EXERCISE BRIEF:
Give every line of the listing word for word, beginning at the first and including the line with "min | g_stage[0].u_stage/done_ack" as the last.

THE DATA:
[Start of Attachment]
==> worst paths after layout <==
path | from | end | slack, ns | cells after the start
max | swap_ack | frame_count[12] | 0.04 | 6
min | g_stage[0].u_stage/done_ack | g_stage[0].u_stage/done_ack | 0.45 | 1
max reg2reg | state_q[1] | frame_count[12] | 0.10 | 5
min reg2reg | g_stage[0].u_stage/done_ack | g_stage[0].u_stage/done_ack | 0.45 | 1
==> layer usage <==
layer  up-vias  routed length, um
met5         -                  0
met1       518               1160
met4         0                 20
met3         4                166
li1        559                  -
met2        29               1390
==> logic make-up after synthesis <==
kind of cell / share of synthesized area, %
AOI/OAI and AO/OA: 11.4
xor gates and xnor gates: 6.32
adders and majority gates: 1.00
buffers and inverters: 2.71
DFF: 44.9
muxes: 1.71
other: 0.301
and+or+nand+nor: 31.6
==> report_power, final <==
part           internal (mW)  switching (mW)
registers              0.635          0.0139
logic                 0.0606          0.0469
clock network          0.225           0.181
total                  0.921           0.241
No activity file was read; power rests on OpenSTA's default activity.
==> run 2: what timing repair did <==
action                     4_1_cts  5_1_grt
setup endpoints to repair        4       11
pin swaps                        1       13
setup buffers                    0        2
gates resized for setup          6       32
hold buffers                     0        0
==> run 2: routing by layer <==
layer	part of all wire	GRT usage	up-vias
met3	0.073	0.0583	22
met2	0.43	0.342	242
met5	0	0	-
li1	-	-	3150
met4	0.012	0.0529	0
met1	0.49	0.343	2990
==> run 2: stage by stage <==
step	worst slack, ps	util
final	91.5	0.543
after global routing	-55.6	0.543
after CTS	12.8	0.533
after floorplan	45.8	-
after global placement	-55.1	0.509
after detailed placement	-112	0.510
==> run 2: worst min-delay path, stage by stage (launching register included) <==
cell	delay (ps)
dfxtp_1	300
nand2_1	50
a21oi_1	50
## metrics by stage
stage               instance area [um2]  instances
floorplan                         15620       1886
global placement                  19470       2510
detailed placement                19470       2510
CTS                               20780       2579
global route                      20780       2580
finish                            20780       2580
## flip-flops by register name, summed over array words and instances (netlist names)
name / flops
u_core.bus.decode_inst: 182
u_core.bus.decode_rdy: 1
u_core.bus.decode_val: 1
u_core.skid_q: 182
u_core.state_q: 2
$ cat config.mk
export PLATFORM = sky130hd
export DESIGN_NAME = pwm_multi
export DESIGN_NICKNAME = d
export VERILOG_FILES = /design/src/rtl/pwm_pkg.sv /design/src/rtl/pwm_channel.sv /design/src/rtl/pwm_multi.sv
export SDC_FILE = /design/constraint.sdc
export NUM_CORES = 1
export LEC_CHECK = 0
export BUFFER_PORTS_ARGS = -buffer_cell sky130_fd_sc_hd__buf_2
export CAP_MARGIN = 25
export CORE_MARGIN = 3
export CORE_UTILIZATION = 45
export CTS_CLUSTER_SIZE = 16
export DETAILED_ROUTE_END_ITERATION = 10
export GPL_ROUTABILITY_DRIVEN = 0
export PLACE_DENSITY = 0.58
export SLEW_MARGIN = 40
export SYNTH_ARGS = -nofsm -noshare
export SYNTH_HDL_FRONTEND = slang
export SYNTH_SLANG_ARGS = --single-unit
$ cat constraint.sdc
create_clock -name clk -period 6.21 [get_ports clk]
set_clock_uncertainty 0.2 [all_clocks]
set_input_delay 1.242 -clock clk [delete_from_list [all_inputs] [get_ports clk]]
set_output_delay 1.242 -clock clk [all_outputs]
set_load 0.01 [all_outputs]
**config.mk**
```make
export PLATFORM = sky130hd
export DESIGN_NAME = rom_load_arbiter
export DESIGN_NICKNAME = d
export VERILOG_FILES = /design/src/rtl/rom_load_pkg.sv /design/src/rtl/prio_onehot.sv /design/src/rtl/rom_load_arbiter.sv
export SDC_FILE = /design/constraint.sdc
export NUM_CORES = 1
export LEC_CHECK = 0
export ABC_AREA = 1
export BUFFER_PORTS_ARGS = -buffer_cell sky130_fd_sc_hd__buf_2
export CAP_MARGIN = 25
export CORE_UTILIZATION = 49
export CTS_CLUSTER_SIZE = 10
export DETAILED_ROUTE_END_ITERATION = 7
export GPL_TIMING_DRIVEN = 0
export PLACE_DENSITY = 0.83
export SLEW_MARGIN = 20
export SYNTH_ARGS = -nofsm -noshare
export SYNTH_HDL_FRONTEND = slang
export SYNTH_SLANG_ARGS = --single-unit
```
**constraint.sdc**
```tcl
create_clock -name clk -period 1.8 [get_ports clk]
set_clock_uncertainty 0.2 [all_clocks]
set_input_delay 0.36 -clock clk [delete_from_list [all_inputs] [get_ports clk]]
set_output_delay 0.36 -clock clk [all_outputs]
set_load 0.02 [all_outputs]
```
**src/rtl/rom_load_pkg.sv**
```systemverilog
// Shared types and defaults for the ROM byte-source arbiter that feeds Game_Loader.
package rom_load_pkg;

    typedef enum logic [1:0] {
        ST_IDLE,
        ST_PREP,
        ST_XFER,
        ST_DONE
    } state_t;

    localparam int BYTE_CNT_W     = 24;
    localparam int DEF_GAP        = 4;
    localparam int DEF_RST_CYCLES = 8;

    // Byte counter sticks at all-ones instead of wrapping.
    function automatic logic [BYTE_CNT_W-1:0] sat_inc(input logic [BYTE_CNT_W-1:0] v);
        return (&v) ? v : v + 1'b1;
    endfunction

endpackage

```
**src/rtl/prio_onehot.sv**
```systemverilog
// Combinational lowest-index-first one-hot picker; bit 0 has highest priority.
module prio_onehot #(
    parameter int N = 2
) (
    input  logic [N-1:0] req,
    output logic [N-1:0] onehot
);

    logic found;

    always_comb begin
        onehot = '0;
        found  = 1'b0;
        for (int i = 0; i < N; i++) begin
            if (req[i] && !found) begin
                onehot[i] = 1'b1;
                found     = 1'b1;
            end
        end
    end

endmodule

```
**src/rtl/rom_load_arbiter.sv**
```systemverilog
// Arbitrates NSRC ROM byte sources onto the single Game_Loader byte port,
// one granted source per session, with a loader reset pulse and byte pacing.
//
// state | meaning
// IDLE  | no session; first requester (lowest index) is granted
// PREP  | loader_reset held for RST_CYCLES; abort if the owner drops src_req
// XFER  | bytes accepted from the owner, spaced at least GAP cycles apart
// DONE  | one-cycle tail; grant cleared, then back to IDLE
module rom_load_arbiter
    import rom_load_pkg::*;
#(
    parameter int NSRC       = 2,
    parameter int GAP        = DEF_GAP,
    parameter int RST_CYCLES = DEF_RST_CYCLES
) (
    input  logic                  clk,
    input  logic                  reset_n,
    input  logic [NSRC-1:0]       src_req,
    input  logic [NSRC-1:0]       src_valid,
    input  logic [8*NSRC-1:0]     src_data,
    output logic [NSRC-1:0]       src_ready,
    output logic [NSRC-1:0]       grant,
    output logic                  loader_reset,
    output logic                  downloading,
    output logic [7:0]            odata,
    output logic                  odata_clk,
    output logic [BYTE_CNT_W-1:0] byte_count
);

    localparam int GAP_W = (GAP > 1) ? $clog2(GAP) : 1;
    localparam int RST_W = (RST_CYCLES > 1) ? $clog2(RST_CYCLES) : 1;
    localparam logic [GAP_W-1:0] GAP_LOAD = GAP_W'(GAP - 1);
    localparam logic [RST_W-1:0] RST_LOAD = RST_W'(RST_CYCLES - 1);

    state_t           state;
    logic [GAP_W-1:0] gap_cnt;
    logic [RST_W-1:0] rst_cnt;
    logic [NSRC-1:0]  pick;
    logic [7:0]       sel_data;
    logic             owner_req;
    logic             accept;

    prio_onehot #(.N(NSRC)) u_pick (
        .req    (src_req),
        .onehot (pick)
    );

    always_comb begin
        sel_data = '0;
        for (int i = 0; i < NSRC; i++) begin
            if (grant[i]) sel_data = sel_data | src_data[8*i +: 8];
        end
    end

    // Only the owner ever sees ready, so other sources cannot stall into the loader.
    assign src_ready = grant & {NSRC{(state == ST_XFER) && (gap_cnt == '0)}};
    assign owner_req = |(src_req & grant);
    assign accept    = |(src_valid & src_ready);

    always_ff @(posedge clk or negedge reset_n) begin
        if (!reset_n) begin
            state        <= ST_IDLE;
            gap_cnt      <= '0;
            rst_cnt      <= '0;
            grant        <= '0;
            loader_reset <= 1'b0;
            downloading  <= 1'b0;
            odata        <= '0;
            odata_clk    <= 1'b0;
            byte_count   <= '0;
        end else begin
            odata_clk <= 1'b0;
            if (accept) begin
                odata      <= sel_data;
                odata_clk  <= 1'b1;
                gap_cnt    <= GAP_LOAD;
                byte_count <= sat_inc(byte_count);
            end else if (gap_cnt != '0) begin
                gap_cnt <= gap_cnt - 1'b1;
            end

            case (state)
                ST_IDLE: begin
                    if (|src_req) begin
                        grant        <= pick;
                        byte_count   <= '0;
                        rst_cnt      <= RST_LOAD;
                        loader_reset <= 1'b1;
                        downloading  <= 1'b1;
                        state        <= ST_PREP;
                    end
                end
                ST_PREP: begin
                    if (!owner_req) begin
                        loader_reset <= 1'b0;
                        downloading  <= 1'b0;
                        state        <= ST_DONE;
                    end else if (rst_cnt == '0) begin
                        loader_reset <= 1'b0;
                        gap_cnt      <= '0;
                        state        <= ST_XFER;
                    end else begin
                        rst_cnt <= rst_cnt - 1'b1;
                    end
                end
                // A byte accepted on the same edge the owner lets go still gets strobed.
                ST_XFER: begin
                    if (!owner_req) begin
                        downloading <= 1'b0;
                        state       <= ST_DONE;
                    end
                end
                ST_DONE: begin
                    grant <= '0;
                    state <= ST_IDLE;
                end
                default: state <= ST_IDLE;
            endcase
        end
    end

endmodule

```
==> run metrics <==
outcome complete, but fails checks; failing checks negative setup slack; setup slack, reg-to-reg -90 ps; power per cell area 1060 mW/mm^2; initial antenna violation count 0; Synth cell types 34; syn_nets 400; YS warnings 0; TritonCTS clock tree yes; via count 2869; Critical Path Source Type register; Final period util 105%; Reg clk slew, reported paths 100 ps; Final min period 1890 ps; post-DR wirelength/cell 14.2 um; largest buffer count on any clock path 2; PortBufs 60; Final Total Pwr 0.00393 W; post-route cell area 0.00371 mm^2; Total GRT Usage 24.0%; die area 0.00585 mm^2; Worst-Margin Slew 570 ps; maximum vdd drop 0.715 mV; Core ar. 0.00524 mm^2; critical path type reg -> reg; # rows 26; DRT iter0 DRCs 182; number of clock sinks 44; H-tree levels 2; Hold Crit Class in -> reg; layout cell share with drive strength beyond 1 37.7%; dpl ws -250 ps; Detailed Routing Iterations Pass 1 5; register area share after synthesis 40.5%; placed cell area 0.00312 mm^2; fill count 390; DR vias/cell 5.37; drt total wl 7580 um; FF+latch count, synth 44; Final Hold Vio Count 0; crit end category register; synthesis-to-layout area growth 36.4%; first-pass GRT wire length 11300 um; P_leak 1.78 nW; clk_lat worst skew 310 ps; CTS Root Cell clkbuf_8; worst setup margin -92.0 ps; diode count 0; TritonCTS buffer count 5; Max Cap Viol 0; io pins 61; nets 493; DP HPWL 4570 um; Initial Utilization 51.9%; CP required 1790 ps; vias in the first global route 2554; RSZ-0062 raised after global routing yes; Rel. slew slack 62.0%; GRT overflow 0; drt drc 0; GPL Wtd Cong 0.864; largest net degree at the start of global routing 45; Die Ht 76.5 um; Slew Limit Fails 0; post-synthesis instance total 370; die width 76.5 um; FMAX 0.529 GHz; Critical Path Fanout Max 8; final setup violation count 18; antenna-violating nets left 0; WHS 86.8 ps; Synth Cell Area 0.00272 mm^2; Avg Inst Size Synth 7.35 um^2; CP arrival 1890 ps
[what timing repair did]
item	CTS	global route
cloned	1	1
hold buffers	0	1
hold endpoints to repair	0	44
resized for setup	20	58
setup endpoints to repair	34	42
pin swaps	5	16
setup buffers	14	9
[path summary, 6_finish.rpt]
path                                             start                  endpoint  depth (start not counted)
worst max-delay path              state[0]$_DFFE_PN0P_  byte_count[21]$_DFF_PN0_                         10
worst min-delay path                       src_data[1]      odata[1]$_DFFE_PN0N_                          3
worst max register to register    state[0]$_DFFE_PN0P_  byte_count[21]$_DFF_PN0_                         10
worst min register to register  rst_cnt[0]$_DFFE_PN0P_    rst_cnt[0]$_DFFE_PN0P_                          1
max in group asynchronous                      reset_n      state[1]$_DFFE_PN0P_                          2
min in group asynchronous                      reset_n      odata[0]$_DFFE_PN0N_                          2
[power breakdown]
| part | total [W] | internal (W) | leakage, nW | switching, W |
|---|---|---|---|---|
| clock | 0.000688 | 0.000286 | 0.0491 | 0.000402 |
| combinational | 0.00188 | 0.000720 | 1.17 | 0.00117 |
| sequential | 0.00135 | 0.00121 | 0.561 | 0.000141 |
[registers in the layout, summed over array words and instances (netlist names)]
register	cells
rst_cnt	3
odata	8
odata_clk	1
downloading	1
state	2
grant	2
gap_cnt	2
loader_reset	1
byte_count	24
[routing by layer]
layer | track usage [%] | part of all wire [%] | wire length, um
met2 | 42.3 | 50 | 3770
met3 | 5.27 | 6.6 | 502
met4 | 6.92 | 2.7 | 206
met1 | 29.3 | 41 | 3100
met5 | 0 | 0 | 0
[placed cells by master (no fill, tap or decap), types with 9 or more instances in the layout]
cell,instances
nor2_1,39
nand3_2,11
inv_1,39
buf_2,57
nor2_2,9
buf_4,26
nand4_1,11
nand3_1,15
nand2_1,99
nor2_4,9
dfrtp_1,36
[worst max-delay path, cell delays in order, from the launching register on]
cell,delay (ps)
dfrtp_1,400
inv_2,100
ha_4,150
nand4_1,150
nand2_4,140
buf_4,120
inv_4,50
nor2_4,180
nand4_1,110
nand2_1,100
nor2_1,40
[kinds of logic (layout without fill, tap and decap cells)]
| kind of cell | count (synthesis) | in the layout | share of synthesized area (%) |
|---|---|---|---|
| buf+inv | 58 | 152 | 8.65 |
| flops | 44 | 44 | 40.5 |
| simple gates | 216 | 216 | 37.2 |
| fa+ha+maj | 8 | 8 | 3.68 |
| xor+xnor | 1 | 1 | 0.322 |
| compound gates | 43 | 43 | 9.66 |
[stage by stage]
stage          instances  setup TNS [ps]  utilization [%]
2_1_floorplan        370               0                -
3_3_place_gp         500           -2240             59.6
3_5_place_dp         500           -4050             59.6
4_1_cts              523            -183             65.1
5_1_grt              534           -2070             70.8
6_report             534            -812             70.8
[synth_stat cells, drive strengths merged]
cell type  number  area [um^2]
a21oi           9         45.0
a22oi           2         15.0
a31oi           8         50.1
buf             7         43.8
clkbuf          1         3.75
clkinv          1         3.75
dfrtp          44         1100
ha              8          100
inv            49          184
nand2         110          435
nand3          29          183
nand3b          1         7.51
nand4          11         68.8
nor2           58          282
nor3            6         30.0
o211ai          2         15.0
o21ai          13         65.1
o21bai          6         45.0
o22ai           2         18.8
o32ai           1         8.76
or2             1         6.26
xor2            1         8.76
[cell type report]
type                    instances  area (um^2)  share of cell area (%)
repair buffers                 86          559                    15.1
multi-input cells             268         1580                    42.6
inverters                      50          203                    5.46
flip-flops and latches         44         1110                    29.9
clock inverters                 3         26.3                   0.708
well taps                      70         87.6                    2.36
plain buffers                   8         72.6                    1.96
clock buffers                   5         68.8                    1.85
No activity file was read; power rests on OpenSTA's default activity.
[End of Attachment]
EXERCISE SOLUTION:
==> worst paths after layout <==
path | from | end | slack, ns | cells after the start
max | swap_ack | frame_count[12] | 0.04 | 6
min | g_stage[0].u_stage/done_ack | g_stage[0].u_stage/done_ack | 0.45 | 1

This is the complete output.